SDG Blog

"Remember to put a witty tagline here!" – 2022 edition.

Not a Devlog

Small status update on the way toward 18

Sorry I've been keeping my head down a bit! Great reading through all the vehicle demo feedback, and I want to focus on making the beta available to everyone ASAP -  I'm sorry I can't give keys to more players yet. Most likely the demo will be updated once these tasks are done (Combat Demo?), and then a pass on the test map to convert all the assets to my new maya pipeline.

Item Structure

The item rework is coming along well, and has been an interesting shift in my way of thinking. For years (dating back to pre-3.0?) I've been designing these systems around "assets" e.g. Eaglefire asset or Offroader asset which hold all the data, models, sounds, etc and then the game code constructs runtime objects from the data. The much more Unreal way of doing this is to create blueprint subclasses specific to each item, vehicle, etc and setup the data in the same place.

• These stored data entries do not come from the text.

[/design/flow/config.mk]
export PLATFORM = sky130hd
export DESIGN_NAME = gesture_elevator_top
export DESIGN_NICKNAME = gesture_elevator_top
export VERILOG_FILES = /design/flow/design.v
export SDC_FILE = /design/flow/constraint.sdc
export NUM_CORES = 4
export LEC_CHECK = 1
export CORE_UTILIZATION = 50
[/design/flow/design.v]
module gesture_elevator_top(
    input clk,
    input rst,
    input rx,
    output [6:0] seg,
    output [3:0] an
);
    wire [7:0] rx_data;
    wire rx_valid;
    reg [15:0] floor_history = 16'hFFFF;  
    uart_rx uart_receiver (
        .clk(clk),
        .rst(rst),
        .rx(rx),
        .data(rx_data),
        .valid(rx_valid)
    );
    seven_segment_driver display_driver (
        .clk(clk),
        .rst(rst),
        .digits_in(floor_history),
        .seg(seg),
        .an(an)
    );
    always @(posedge clk or posedge rst) begin
        if (rst) begin
            floor_history <= 16'hFFFF;
        end else if (rx_valid) begin
            floor_history <= {floor_history[11:0], rx_data[3:0]};
        end
    end
endmodule
module seven_segment_driver(
    input clk,
    input rst,
    input [15:0] digits_in,
    output reg [6:0] seg,
    output reg [3:0] an
);
    reg [15:0] prescaler = 0;
    wire refresh_tick;
    assign refresh_tick = (prescaler == 16'd65535);
    always @(posedge clk or posedge rst) begin
        if (rst) prescaler <= 0;
        else if (refresh_tick) prescaler <= 0;
        else prescaler <= prescaler + 1;
    end
    reg [1:0] an_select = 0;
    always @(posedge clk or posedge rst) begin
        if (rst) an_select <= 0;
        else if (refresh_tick) an_select <= an_select + 1;
    end
    wire [3:0] current_digit;
    assign current_digit = (an_select == 2'b00) ? digits_in[3:0]   :
                         (an_select == 2'b01) ? digits_in[7:4]   :
                         (an_select == 2'b10) ? digits_in[11:8]  :
                                                digits_in[15:12];
    always @(*) begin
        case (an_select)
            2'b00:   an = 4'b1110;
            2'b01:   an = 4'b1101;
            2'b10:   an = 4'b1011;
            2'b11:   an = 4'b0111;
            default: an = 4'b1111;
        endcase
        case (current_digit)
            4'd0: seg = 7'b1000000;  
            4'd1: seg = 7'b1111001;  
            4'd2: seg = 7'b0100100;  
            4'd3: seg = 7'b0110000;  
            4'd4: seg = 7'b0011001;  
            4'd5: seg = 7'b0010010;  
            4'd6: seg = 7'b0000010;  
            4'd7: seg = 7'b1111000;  
            4'd8: seg = 7'b0000000;  
            4'd9: seg = 7'b0010000;  
            default: seg = 7'b1111111;  
        endcase
    end
endmodule
module uart_rx #(
    parameter CLK_FREQ = 100000000,  
    parameter BAUD_RATE = 9600      
)(
    input clk,
    input rst,
    input rx,                       
    output reg [7:0] data,          
    output reg valid               
);
    localparam integer BAUD_TICK = CLK_FREQ / BAUD_RATE;
    localparam integer HALF_BAUD = BAUD_TICK / 2;
    reg [15:0] baud_cnt = 0;
    reg [3:0] bit_index = 0;
    reg [9:0] shift_reg = 0;
    reg busy = 0;
    always @(posedge clk or posedge rst) begin
        if (rst) begin
            baud_cnt <= 0;
            bit_index <= 0;
            busy <= 0;
            valid <= 0;
            data <= 0;
        end else begin
            valid <= 0;  
            if (!busy) begin
                if (!rx) begin  
                    busy <= 1;
                    baud_cnt <= HALF_BAUD;
                    bit_index <= 0;
                end
            end else begin
                if (baud_cnt == BAUD_TICK - 1) begin
                    baud_cnt <= 0;
                    shift_reg <= {rx, shift_reg[9:1]};
                    bit_index <= bit_index + 1;
                    if (bit_index == 9) begin  
                        busy <= 0;
                        if (shift_reg[0] == 1'b1 && shift_reg[9] == 1'b0) begin
                           data <= shift_reg[8:1];
                           valid <= 1;
                        end
                    end
                end else begin
                    baud_cnt <= baud_cnt + 1;
                end
            end
        end
    end
endmodule
[/design/flow/run.sh]
#!/bin/bash
# OpenROAD 26Q1-2900-gdf79404cd8, Yosys 0.63+post, stock flow scripts
make -C /OpenROAD-flow-scripts/flow DESIGN_CONFIG=/design/flow/config.mk WORK_HOME=/design/flow/orfs finish
[/design/flow/constraint.sdc]
current_design gesture_elevator_top

set clk_period 4.3
set clk_io_pct 0.2

create_clock -name clk0 -period $clk_period [get_ports {clk}]

set non_clock_inputs [all_inputs -no_clocks]
set_input_delay [expr $clk_period * $clk_io_pct] -clock clk0 $non_clock_inputs
set_output_delay [expr $clk_period * $clk_io_pct] -clock clk0 [all_outputs]
==> results.txt <==
Results of the implementation run.

According to the report, the first pass of detailed routing completed in 4 iterations. The detailed router finished its first iteration with 99 violations. The estimated wirelength of the detail-placed design is 4035 um. The first global-routing pass estimated 10,760 um of wire. The worst setup path is captured at an output pin.

The clock sink total came out at 70. The diode insertion count for antenna repair came out at 0. Per the synthesis report, the number of distinct cell types is 60. The data arrival time reported for the critical path is 2.96 ns. The routed design shows a wire length per standard cell of 14.27 um. The placer's final routability congestion estimate came out at 0.8791. The share of the synthesized area in the top cell type came out at 30.78%.

The aggregate negative setup slack came out at 0 ns. The number of warnings issued by yosys is 3. The proportion of layout cells with a drive suffix above 1 is 17.46%. The total setup violations reported at the end of the flow is 0. Setup repair after global routing left no endpoint under its margin. The buffer depth of the longest clock path came out at 2.

The number of ports placed on the die boundary is 14. The total number of vias is 2,407. Global routing finished with a remaining overflow of 0. For this run, asynchronously set or reset flops after synthesis account for 85.71%.

For this run, the chip area from Yosys synthesis comes to 3577 um2. The critical path is of the reg -> out type. The total count of max-transition violations in the final report is 0. The critical path data required time is 3.44 ns.

STA classifies the critical path startpoint as a flop. The layout filler cell count is 551. The clock-pin slew on the worst setup and hold paths came out at 0.08 ns. The via count of the first global-routing pass is 2,251. As reported, the later end of the worst-skew pair has a clock insertion delay of 0.34 ns. The depth of the most critical reg-to-reg path came out at 5. Per the detail_route report, DRC violations left total 0. TritonCTS built the clock tree.

The mapped cell area is 3577 um2. The mean instance size in the synthesized netlist came out at 11.18 um2. Entering global routing, the biggest net connects 35 pins.

The tally of max-capacitance violations is 0. The count of buffers added on input and output ports is 13. The pin closest to its max-slew limit shows a slew of 0.7816 ns.

Per the timing report, the achievable frequency comes out to 262.0 MHz. The floorplan die area came out at 7497 um2. The number of routed nets with antenna violations came out at 0. The routed via count divided by cell count is 5.546.

The vertical die size is 86.59 um. The proportion of synthesized chip area in sequential cells came out at 50.93%. The placed cell count came out at 418. The max-slew headroom at the worst pin came out at 47.79%. The total count of hold-check failures in the final report came out at 0.

By area the synthesized netlist is led by sky130_fd_sc_hd__dfrtp_1, sky130_fd_sc_hd__dfstp_2, sky130_fd_sc_hd__edfxtp_1, sky130_fd_sc_hd__mux2_2, sky130_fd_sc_hd__ha_1. Per the TritonCTS log, the buffer count is 9. The die boundary width came out at 86.59 um. The power density relative to cell area came out at 406.6 nW/um2. The row count is 30.

The total routed wirelength came out at 6195 um. Of all cell types, the one taking the most synthesized area is sky130_fd_sc_hd__dfrtp_1. The synthesized instance count is 320. The global routing report lists combined usage of all routing layers as 18.97%. The post-route minimum period is 3.817 ns. The post-CTS resize count came out at 0.

The final setup skew came out at 0.009125 ns. The dominant synthesized flop cell is sky130_fd_sc_hd__dfrtp_1. The quantity of hold-fixing buffers added after cts came out at 0. The largest driver fanout on the critical path is 10. The design area came out at 3966 um2. The final worst-path cycle share is 88.76%.

The run finished with clean final reports. The report gives the cell count of the worst hold path as 0. The area growth from synthesis to layout is 10.88%. The most critical hold endpoint after final layout shows a slack of 0.4249 ns. The placed standard-cell area came out at 3745 um2.

The type recorded for the worst min-delay path is reg -> reg. The post-synthesis register bit count came out at 70. The number of cells in Yosys stat is 320. The count of non-filler cells in the finished layout came out at 434. The floorplan step defined a core boundary enclosing 6869 um2. In the floorplan report the effective utilization is 52.08%. The largest registers in the layout are display_driver.prescaler (16), floor_history (16), uart_receiver.baud_cnt (16). The cell leakage power came out at 1.632 nW. The worst register-to-register path has a setup slack of 1.84 ns. The number of warnings in the stage logs came out at 32. The cell sitting at the root of the clock tree is a sky130_fd_sc_hd__clkbuf_8. The number of synthesized flops with an enable pin came out at 10. The number of antenna violations at the first check in global routing came out at 0. The worst voltage drop across the vdd grid is 0.2364 mV. The H-tree depth reported by CTS came out at 3. The post-CTS setup repair buffer count is 0.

As an example of how this structure has changed in 4 now, previously some of the classes were setup like this:

BallisticWeaponDefinition is a UseableItemDefinition is an ItemDefinition. BallisticWeaponInstance is a UseableItemInstance is an ItemInstance, and the item instance keeps track of which ItemDefinition it represents. An ItemObserverComponent is responsible for the meshes, effects, etc which make up the ItemInstance, and it knows which ones to create from the data in the ItemDefinition, which can specify an ItemObserverComponent subclass to use.

The new setup basically has to be re-written because the architecture is so different, but relatively fast to do because feature-wise I've already done it once:

An Item actor combines the Definition and Instance, and can be subclassed for each specific item. ItemBehaviorComponents can be added which introduce different functionality, e.g. WearableItemComponent and EquipableItemComponent (analog to Useable/Weapon). You could have a gun that you wear as a shirt? Weapon actors are the new analog to UseableComponents, and similarly ItemObserverComponents are now ItemObserver actors. This shifts all of the observer data out of the definition and makes it a lot more customizable - less shared code changes needed for one-off effects like the spinning barrel on the minigun. This escapes the rigid inheritance tree. Primarily this change will really benefit modders.

Weapons and wearables are mostly transitioned, less-so the inventory yet. Inventory presents some tricky challenges in Unreal because you have to own an actor to call RPCs, but another benefit of the new design is that it's a lot easier for mods to call RPCs on their items because they are dormant Actors owned by the player now as opposed to simple UObjects. I've also reworked how interactions are discovered from module registry to actor/components implementing an IU4_InteractableInterface which is relayed to focused item instances, so your custom item behavior can easily define new actions like press F to attach night vision to helmet or something.

Anyway, easy to end up rambling about this. Also more little effects like shotgun shells make a different sound landing on grass than bullet casings!

Futureproofing 3

The past few days I've been busy on some updates for 3. I have to update 3 to Unity 2017.4 LTS before the end of January 2019, but I want to give workshop creators plenty of time to update their content because asset bundles will not be compatible. Among other changes I've added some (fairly obvious) features to allow multiple items/objects/etc per asset bundle so that all assets can be updated in bulk more easily, and transitioned Hawaii and Greece to this system. Most likely Hawaii, Greece, Cyprus and Germany will be moved to the workshop to increase space for future curated maps.

Runtime Shader Permutations

Right now 4 is GPU bottle-necked, at least in part because fx like grass displacement, snow displacement, snow buildup, etc are always active on the GPU. (CPU side is enabled/disabled). Unity had a nice feature for global shader permutations to enable/disable those shader variants as-needed, but the closest Unreal has are material qualities which are slow to switch-out. I've been working on re-purposing the material quality system to allow Materials to specify how they want to use runtime permutations (vanilla unreal, weather or foliage), and then quickly switch them out. My proof of concept for this works in editor, but there are some crashes and cooking issues to sort out. BUT now that I know it will definitely be possible that will put some of the performance concerns to rest.